Grande festa per la città di Rosarno lo scorso 5 novembre. Luogo: la mediateca Foberti che da qualche giorno è diventata luogo di cultura e rinascita sociale nelle mani di ArgoMens. A poco tempo dalla presentazione del progetto alla comunità insieme a FaRO, fabbrica dei saperi di Rosarno abbiamo fatto qualche domanda al team di ArgoMens per rivivere con loro com’è andata.

Siete stato il primo team a rompere il ghiaccio con la comunità. Raccontateci un po’ com’è andata e perché l’idea di chiamarla Festa?

In giornata 5 Novembre, è stato presentato il progetto di ArgoMens. In quanto giovani ed “anticonvenzionali” non avremmo voluto che la presentazione di un progetto fosse qualcosa di troppo serio, che potesse addirittura risultare noioso. Abbiamo preferito regalare alla comunità un momento diverso e significativo, un momento di festa. Festa, poiché è giusto festeggiare un bene che viene restituito alla comunità. La partecipazione è stata numerosa, con un’immensa felicità da parte di tutto il team.

Non è mancato il sindaco di Rosarno e insieme a lui in tanti sono venuti all’evento. Come vi siete sentiti di fronte a questa manifestazione di fiducia da parte loro? Ve lo aspettavate?
All’evento erano presenti le rappresentanze cittadine, quali il sindaco di Rosarno, Giuseppe Idà, che ha espresso il suo massimo sostegno in favore del nostro progetto, assessori comunali, e diversi professori di diversi istituti di formazione, i quali si sono espressamente definiti orgogliosi di noi.

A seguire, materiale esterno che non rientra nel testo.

===== src/rtl/move_vote_filter.sv =====
// Debounces per-frame cell detections into single tic-tac-toe moves: a cell must be seen on
// HOLD_FRAMES consecutive detections, is then held under valid/ack, and is followed by a cooldown.
module move_vote_filter #(
  parameter int HOLD_FRAMES     = 4,
  parameter int COOLDOWN_FRAMES = 8,
  parameter int MAX_CELL        = 8
) (
  input  logic       iCLK,
  input  logic       iRST,
  input  logic [3:0] iLoc,
  input  logic       iInt,
  input  logic       iMove_Ack,
  output logic [3:0] oMove,
  output logic       oMove_Valid,
  output logic [3:0] oCand,
  output logic [3:0] oCount,
  output logic       oBusy
);

  localparam int         CW      = (COOLDOWN_FRAMES > 0) ? $clog2(COOLDOWN_FRAMES + 1) : 1;
  localparam logic [3:0] NONE    = 4'hF;
  localparam logic [3:0] HOLD    = 4'(HOLD_FRAMES);
  localparam logic [CW-1:0] CD_LAST = CW'(COOLDOWN_FRAMES);

  typedef enum logic [1:0] {
    S_IDLE     = 2'd0,
    S_TRACK    = 2'd1,
    S_PEND     = 2'd2,
    S_COOLDOWN = 2'd3
  } state_t;

  state_t        r_state;
  logic          r_int_d;
  logic          r_armed;
  logic [3:0]    r_move;
  logic          r_move_valid;
  logic [3:0]    r_cand;
  logic [3:0]    r_count;
  logic          r_busy;
  logic [CW-1:0] r_cd_cnt;

  logic          w_ev;
  logic          w_loc_valid;
  logic          w_same;
  logic [3:0]    w_count_next;
  logic [CW-1:0] w_cd_next;

  // r_armed blocks a level that was already high when reset released from looking like an edge.
  assign w_ev         = iInt & ~r_int_d & r_armed;
  assign w_loc_valid  = (iLoc <= 4'(MAX_CELL));
  assign w_same       = (iLoc == r_cand);
  assign w_count_next = (r_count == HOLD) ? r_count : r_count + 4'd1;
  assign w_cd_next    = r_cd_cnt + CW'(1);

  always_ff @(posedge iCLK) begin
    if (iRST) begin
      r_state      <= S_IDLE;
      r_int_d      <= 1'b0;
      r_armed      <= 1'b0;
      r_move       <= 4'd0;
      r_move_valid <= 1'b0;
      r_cand       <= NONE;
      r_count      <= 4'd0;
      r_busy       <= 1'b0;
      r_cd_cnt     <= '0;
    end else begin
      r_int_d <= iInt;
      if (!iInt) r_armed <= 1'b1;

      case (r_state)
        S_IDLE: begin
          if (w_ev && w_loc_valid) begin
            r_cand  <= iLoc;
            r_count <= 4'd1;
            if (HOLD_FRAMES == 1) begin
              r_state      <= S_PEND;
              r_move       <= iLoc;
              r_move_valid <= 1'b1;
              r_busy       <= 1'b1;
            end else begin
              r_state <= S_TRACK;
            end
          end
        end

        S_TRACK: begin
          if (w_ev) begin
            if (!w_loc_valid) begin
              r_state <= S_IDLE;
              r_cand  <= NONE;
              r_count <= 4'd0;
            end else if (w_same) begin
              r_count <= w_count_next;
              if (w_count_next == HOLD) begin
                r_state      <= S_PEND;
                r_move       <= r_cand;
                r_move_valid <= 1'b1;
                r_busy       <= 1'b1;
              end
            end else begin
              // A different valid cell restarts the vote rather than dropping to IDLE.
              r_cand  <= iLoc;
              r_count <= 4'd1;
            end
          end
        end

        S_PEND: begin
          // Detections are ignored here, including one coincident with the ack.
          if (iMove_Ack && r_move_valid) begin
            r_move_valid <= 1'b0;
            r_count      <= 4'd0;
            r_cand       <= NONE;
            r_cd_cnt     <= '0;
            if (COOLDOWN_FRAMES == 0) begin
              r_state <= S_IDLE;
              r_busy  <= 1'b0;
            end else begin
              r_state <= S_COOLDOWN;
              r_busy  <= 1'b1;
            end
          end
        end

        S_COOLDOWN: begin
          if (w_ev) begin
            if (w_cd_next == CD_LAST) begin
              r_state  <= S_IDLE;
              r_cd_cnt <= '0;
              r_busy   <= 1'b0;
            end else begin
              r_cd_cnt <= w_cd_next;
            end
          end
        end

        default: begin
          r_state <= S_IDLE;
          r_busy  <= 1'b0;
        end
      endcase
    end
  end

  assign oMove       = r_move;
  assign oMove_Valid = r_move_valid;
  assign oCand       = r_cand;
  assign oCount      = r_count;
  assign oBusy       = r_busy;

endmodule


===== config.mk =====
export PLATFORM = sky130hd
export DESIGN_NAME = move_vote_filter
export DESIGN_NICKNAME = d
export VERILOG_FILES = /design/src/rtl/move_vote_filter.sv
export SDC_FILE = /design/constraint.sdc
export NUM_CORES = 1
export LEC_CHECK = 0
export BUFFER_PORTS_ARGS = -buffer_cell sky130_fd_sc_hd__buf_2
export CAP_MARGIN = 10
export CORE_AREA = 3 3 72 57
export CTS_CLUSTER_SIZE = 20
export DETAILED_ROUTE_END_ITERATION = 10
export DIE_AREA = 0 0 75 60
export SYNTH_ARGS = -nofsm -noshare
export SYNTH_HDL_FRONTEND = slang
export SYNTH_SLANG_ARGS = --single-unit

===== constraint.sdc =====
create_clock -name iCLK -period 6.9 [get_ports iCLK]
set_clock_uncertainty 0.2 [all_clocks]
set_input_delay 1.38 -clock iCLK [delete_from_list [all_inputs] [get_ports iCLK]]
set_output_delay 1.38 -clock iCLK [all_outputs]
set_load 0.01 [all_outputs]

# ---- Word level (Yosys, flattened, before mapping)
# Cells that the tools add are included.
dict set report totals {
  register_bits 22
  in_bits 8
  output_inout_bits 14
  word_cells 82
}
dict set report classes {
  add_sub_neg 2
  magnitude_cmp 1
  eq_ne 18
  n_mux 35
  bitwise 3
  n_reduce_logical 14
}
# operator n
set ops {}
lappend ops {{2-to-1 mux 4 bit} 13}
lappend ops {{case mux 4 bit (3 select lines)} 2}
lappend ops {{2-to-1 mux 2 bit} 8}
lappend ops {{!= test 2 bit, second input constant} 8}
lappend ops {{AND reduction 5 bit} 2}
lappend ops {{!= test 3 bit, second input constant} 3}
lappend ops {{adder 4 x 1 -> 4 bit, second input constant} 2}
lappend ops {{equality test 4 x 3 -> 1 bit, second input constant} 2}
lappend ops {{2-to-1 mux 1 bit} 8}
lappend ops {{case mux 2 bit (4 select lines)} 1}
lappend ops {{case mux 4 bit (2 select lines)} 1}
lappend ops {{AND reduction 8 bit} 1}
lappend ops {{AND reduction 7 bit} 1}
lappend ops {{AND reduction 6 bit} 1}
lappend ops {{nonzero test 3 bit} 2}
lappend ops {{equality test 2 bit, second input constant} 2}
lappend ops {{equality test 4 bit} 1}
lappend ops {{equality test 4 bit, second input constant} 1}
lappend ops {{<= comparator 4 bit, second input constant} 1}
lappend ops {{AND reduction 4 bit} 1}
lappend ops {{nonzero test 2 bit} 2}
lappend ops {{case mux 1 bit (3 select lines)} 1}
lappend ops {{AND reduction 3 bit} 1}
lappend ops {{bitwise AND 1 bit} 2}
lappend ops {{other kinds (5)} 6}

# ---- Depth between registers and ports, before layout
dict set report depth {
  word_depth 8
  mapped_depth 8
  depth_no_buf 7
}

# ---- Least setup slack after synthesis
# No wires, ideal clock.
dict set report synth_path {
  path_type {input to register}
  from {input iLoc[0]}
  to {register r_state[0]}
  setup_time_ps 86
  t_arrival_ps 2698
  t_required_ps 6614
  setup_slack_ps 3915
  path_stages 5
  path_buffers 0
  path_cell_list {o31a_1 o21ai_1 nand2_1 or4_1 a221oi_2}
}
dict set report synth_between {
  elab_chain_cells 4
}
# item line
set synth_lines {}
lappend synth_lines {{from (decl)} 10} ;# input logic [3:0] iLoc,
lappend synth_lines {{<= comparator 4 bit} 50} ;# assign w_loc_valid = (iLoc <= 4'(MAX_CELL));
lappend synth_lines {{2-to-1 mux 2 bit / logical AND 1 bit (equally long branches)} {88, 72}}
lappend synth_lines {{2-to-1 mux 2 bit / != test 2 bit (equally long branches)} -}
lappend synth_lines {{case mux 2 bit (4 select lines) / AND reduction 7 bit (equally long branches)} -}
lappend synth_lines {{to (signal assigned)} 57} ;# r_state <= S_IDLE;
lappend synth_lines {{to (signal assigned)} 76} ;# r_state <= S_PEND;
lappend synth_lines {{to (signal assigned)} 89} ;# r_state <= S_IDLE;
lappend synth_lines {{to (decl)} 32} ;# state_t r_state;
# Parallel ways exist; a longest one is shown, timed or not. The select of a mux whose other input is x is not followed.
# A chain may end at the register's enable or synchronous reset.

# ---- Final worst setup path
dict set report layout_path {
  from {input iInt}
  to {register r_state[0]}
}
dict set report layout_between {
  elab_chain_cells 5
}
# item line
set layout_lines {}
lappend layout_lines {{from (decl)} 11} ;# input logic iInt,
lappend layout_lines {{bitwise AND 1 bit (*) (2 in a row)} 49} ;# assign w_ev = iInt & ~r_int_d & r_armed;
lappend layout_lines {{logical AND 1 bit} 72} ;# if (w_ev && w_loc_valid) begin
lappend layout_lines {{!= test 2 bit (no line)} -}
lappend layout_lines {{AND reduction 7 bit (no line) (*)} -}
lappend layout_lines {{to (signal assigned)} 57}
lappend layout_lines {{to (signal assigned)} 76}
lappend layout_lines {{to (signal assigned)} 81} ;# r_state <= S_TRACK;
# Mark *: on every way between the ends. The rest lies on a longest branch, timed or not.

==> impl_results.md <==
- Synth warn: 0
- Max-Cap Viols: 0
- Setup TNS: 0 ns
- Detailed Route WL: 3860 µm
- Worst ir drop on vdd: 118.5 µV
- Inserted Clock Buffers: 3
- Mapped cell area: 1531 µm²
- Most common cell after layout, fill and taps aside: dfxtp_1
- # nets final: 226
- Clock Path Buffers: 2
- I/O pin count: 22
- Sequential power share: 0.409
- Global routing's busiest layer: met2
- Post_cts resized: 0
- DP Area: 1657 µm²
- Starting DRT DRC Count: 100
- Vias after detailed routing: 1519
- Peak Freq: 321.6 MHz
- RSZ-0062 raised after global routing: no
- Core area: 3356 µm²
- Post-synthesis sequential area ratio: 0.2876
- Reg clk slew, reported paths: 0.08 ns
- Clk_lat worst skew: 0.26 ns
- Number of global-route vias before repair: 1439
- Number of synthesized flops with an enable pin: 0
- Non-Filler Instances: 248
- Post-DP HPWL: 2994 µm
- Combinational share of power: 0.333
- CP startpoint kind: input port
- M1 GR Usage: 0.2568
- Grt met3 use: 0.04874
- Sink Count: 22
- Cts hold-fix bufs: 0
- Setup WS pre-CTS: 3.535 ns
- Drc violations: 0
- GR Layer Usage met2: 0.2903
- Ys flop type: dfxtp_1
- Final Max Tran Viols: 0
- CP arrival: 3.10 ns
- Final min period: 3.109 ns
- Cells after synthesis: 189
- Synth-to-Final Area Change: 11.76%
- Final setup margin: 3.791 ns
- Die area: 4500 µm²
- Net Sw Power: 133.9 µW
- Internal power: 236.3 µW
- PD cells: 216.3 nW/µm²
- Crit path launch: iInt
- Most frequent cells in the layout: dfxtp_1, buf_2, a21oi_1, inv_1, nand3_1
- Slew Limit Headroom: 0.6243
- Reg-to-reg slack, setup: 4.28 ns
- Die width: 75 µm
- Critical Path Fanout Max: 12
- Final worst-path cycle share: 0.4506
- Grt ovf: 0
- Dpl cells: 244
- Outcome: completed
- Register area: 440.4 µm²
- WL per Instance: 15.56 µm
- Worst Setup EP: r_state[0]$_SDFFE_PP0P_
- Critical Path RT: 6.89 ns
- PortBufs: 21
- Rows: 18
- Hold Crit Depth: 2
- Layout cell share with drive strength beyond 1: 0.1635
- CP Class: in -> reg
- Initial antenna violation count: 0
- Clock root cell: clkbuf_8
- Crit end category: flop
- N_diodes: 0
- Multi-input gate area: 1008 µm²
- Leak: 0.0006397 µW
- Ys async rst share: 0
- DR vias/cell: 6.125
- Switch share: 0.3618
- Power share of the clock group: 0.258
- Final instance area: 1712 µm²
- Worst R2R End: r_state[0]$_SDFFE_PP0P_
- Worst hold slack: 0.2888 ns
- Post-CTS Setup Repair Bufs: 0
- Die Span Y: 60 µm
- Largest net degree at the start of global routing: 20
- Worst reg-to-reg path cell count: 7
- #FFs+latches synth: 22
- Global-route wire length before repair: 6596 µm
- Post-synthesis area per instance: 8.103 µm²
- CTS H-tree lvls: 1
- Total GRT Usage: 0.1881
- Starting density of the core: 0.4564
- Fillers: 323
- Drt pass-1 iters: 5
- Final Hold Fails: 0
- Final Setup Violations: 0
- Post-synthesis cell type count: 52
- RD Place Congestion: 0.8229
- Syn_nets: 206
- RR Startpoint: oCount[0]$_SDFFE_PP0P_
- Antenna-violating nets left: 0
- Worst Hold Class: reg -> reg
- Slew @ Worst Pin: 0.5624 ns
- CTS tree: built
metrics by stage:
step                power [µW]  utilization
floorplan                241.6            -
detailed placement       276.3       0.4937
global placement         275.1       0.4937
global route             393.6       0.5101
finish                   370.2       0.5101
CTS                      371.2       0.5101
per-layer routing:
metal  up-vias  part of all wire
met2        56              0.43
met5         -                 0
met4         0             0.019
met1       709              0.48
li1        744                 -
met3        10             0.072
worst min path at each step:
stage	start	end
finish	r_armed$_SDFFE_PP0N_	r_armed$_SDFFE_PP0N_
global route	oMove[2]$_SDFFE_PP0P_	oMove[2]$_SDFFE_PP0P_
CTS	oMove[0]$_SDFFE_PP0P_	oMove[0]$_SDFFE_PP0P_
detailed placement	oMove[0]$_SDFFE_PP0P_	oMove[0]$_SDFFE_PP0P_
global placement	r_armed$_SDFFE_PP0N_	r_armed$_SDFFE_PP0N_
floorplan	r_armed$_SDFFE_PP0N_	r_armed$_SDFFE_PP0N_
final cells by class:
type | count | share of cell area
repair buffers | 21 | 0.06140
flip-flops and latches | 22 | 0.2573
multi-input cells | 147 | 0.5892
well taps | 40 | 0.02924
clock buffers | 4 | 0.03216
inverters | 14 | 0.03070
state kept, by name, summed over array words and instances (netlist names), named ones only:
| signal | flops |
|---|---|
| oCand | 4 |
| oCount | 4 |
| oMove | 4 |
| r_cd_cnt | 4 |
| oBusy | 1 |
| oMove_Valid | 1 |
| r_armed | 1 |
| r_int_d | 1 |
| r_state | 1 |
worst max-delay path: stages:
cell,delay [ns]
buf_2,0.12
nand3b_1,0.34
o21ai_1,0.29
nand2_1,0.15
or4_1,0.56
a221oi_2,0.26
power groups by stage:
stage               combinational (µW)  clock [µW]  sequential, µW
finish                             123        95.3             151
global route                       137         104             153
CTS                                123        97.0             152
detailed placement                 122           0             155
global placement                   121           0             154
floorplan                         87.6           0             154
synthesized netlist by cell type, types with 2 or more instances:
cell type	instances	area share
dfxtp_1	22	0.29
o22ai_1	2	0.0082
mux2_2	2	0.015
nand4bb_1	3	0.022
nor4_1	3	0.012
clkbuf_1	5	0.012
and2_1	2	0.0082
nand4_1	3	0.012
nand2_1	11	0.027
nand3_1	13	0.042
nor3_1	6	0.020
nor2b_1	3	0.012
a21oi_1	19	0.062
o2111ai_1	2	0.011
o21ai_0	12	0.039
ha_1	9	0.074
a31oi_2	2	0.016
nor2_1	10	0.025
and3_1	2	0.0082
inv_1	13	0.032
o21a_1	2	0.0098
o31a_1	2	0.011
o31ai_1	2	0.0098
xnor2_1	5	0.029
a211oi_1	3	0.015
nand2b_1	3	0.012
nand3b_1	3	0.015
logic make-up (layout without fill, tap and decap cells):
family | after synthesis | after routing | synth area share
xor+xnor | 5 | 5 | 0.02859
simple gates | 70 | 70 | 0.2590
compound gates | 60 | 60 | 0.2761
fa+ha+maj | 9 | 9 | 0.07353
flops | 22 | 22 | 0.2876
buf+inv | 20 | 39 | 0.05392
mux | 3 | 3 | 0.02124
Power figures use the tool's default switching activity.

Con immensa sorpresa, siamo rimasti estremamente lusingati dal numero dei presenti all’evento.

Come pensate di continuare il percorso di avvicinamento della comunità?
Quale sarà il prossimo step?
Nel primo step del nostro progetto, vorremmo puntare nell’attività cinematografica, nella speranza di poter attrarre un maggior numero di persone, specialmente i giovani. Successivamente, per un coinvolgimento ed una conoscenza dell’associazione all’interno della comunità sempre maggiore, vorremmo presentare il progetto di ArgoMens nei vari istituti d’istruzione della città di Rosarno (e speriamo non solo).

Cosa rappresenta per voi FaRo e cosa vuol dire viaggiare con loro?
Essenziale come punto di riferimento, per tutti noi, è stato FaRo. Un team eterogeneo, da cui potremo apprendere molto, con cui potremo condividere diversi tipi di esperienze, conoscenze e idee. Citando le parole di Anna Laura : “il connubio FaRo/ArgoMens, possa diventare un modello concreto non solo per la Calabria ma anche per il resto del Paese.”

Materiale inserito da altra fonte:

### config.mk
export PLATFORM = sky130hd
export DESIGN_NAME = mul_sequencer
export DESIGN_NICKNAME = d
export VERILOG_FILES = /design/src/rtl/mul_sequencer.sv
export SDC_FILE = /design/constraint.sdc
export NUM_CORES = 1
export LEC_CHECK = 0
export BUFFER_PORTS_ARGS = -buffer_cell sky130_fd_sc_hd__clkbuf_2
export CORE_UTILIZATION = 39
export CTS_BUF_LIST = sky130_fd_sc_hd__clkbuf_2
export CTS_CLUSTER_DIAMETER = 40
export DETAILED_ROUTE_END_ITERATION = 8
export PLACE_DENSITY = 0.58
export SLEW_MARGIN = 40
export SYNTH_ARGS = -nofsm -noshare
export SYNTH_HDL_FRONTEND = slang
export SYNTH_SLANG_ARGS = --single-unit
### constraint.sdc
create_clock -name clk -period 5.2 [get_ports clk]
set_input_delay 0.52 -clock clk [delete_from_list [all_inputs] [get_ports clk]]
set_output_delay 0.52 -clock clk [all_outputs]
set_load 0.02 [all_outputs]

Un messaggio per gli altri team…

Siamo onorati di poter essere i primi dei cinque vincitori a poter realizzare il nostro progetto. I nostri ringraziamenti vanno, ovviamente prima di tutti, agli altri team per il loro sostegno e per la presenza di alcuni di essi alla nostra presentazione. Vorrei inoltre poter augurare ai team un futuro prospero, e che se dovesse mai arrivare un giorno in cui potrebbe mancarvi la fiducia, non mollate mai! Perseguite e lottate sempre ogni obiettivo fino al traguardo. Concludo solo dicendo che noi saremo sempre pronti a sostenere ognuno di voi. Dicevano i latini: Simul Stabunt, Simul Cadent (o stiamo insieme o cadiamo insieme), ma proprio perché saremo tutti insieme, io sono certa, anzi noi siamo certi, che non potremo mai cadere!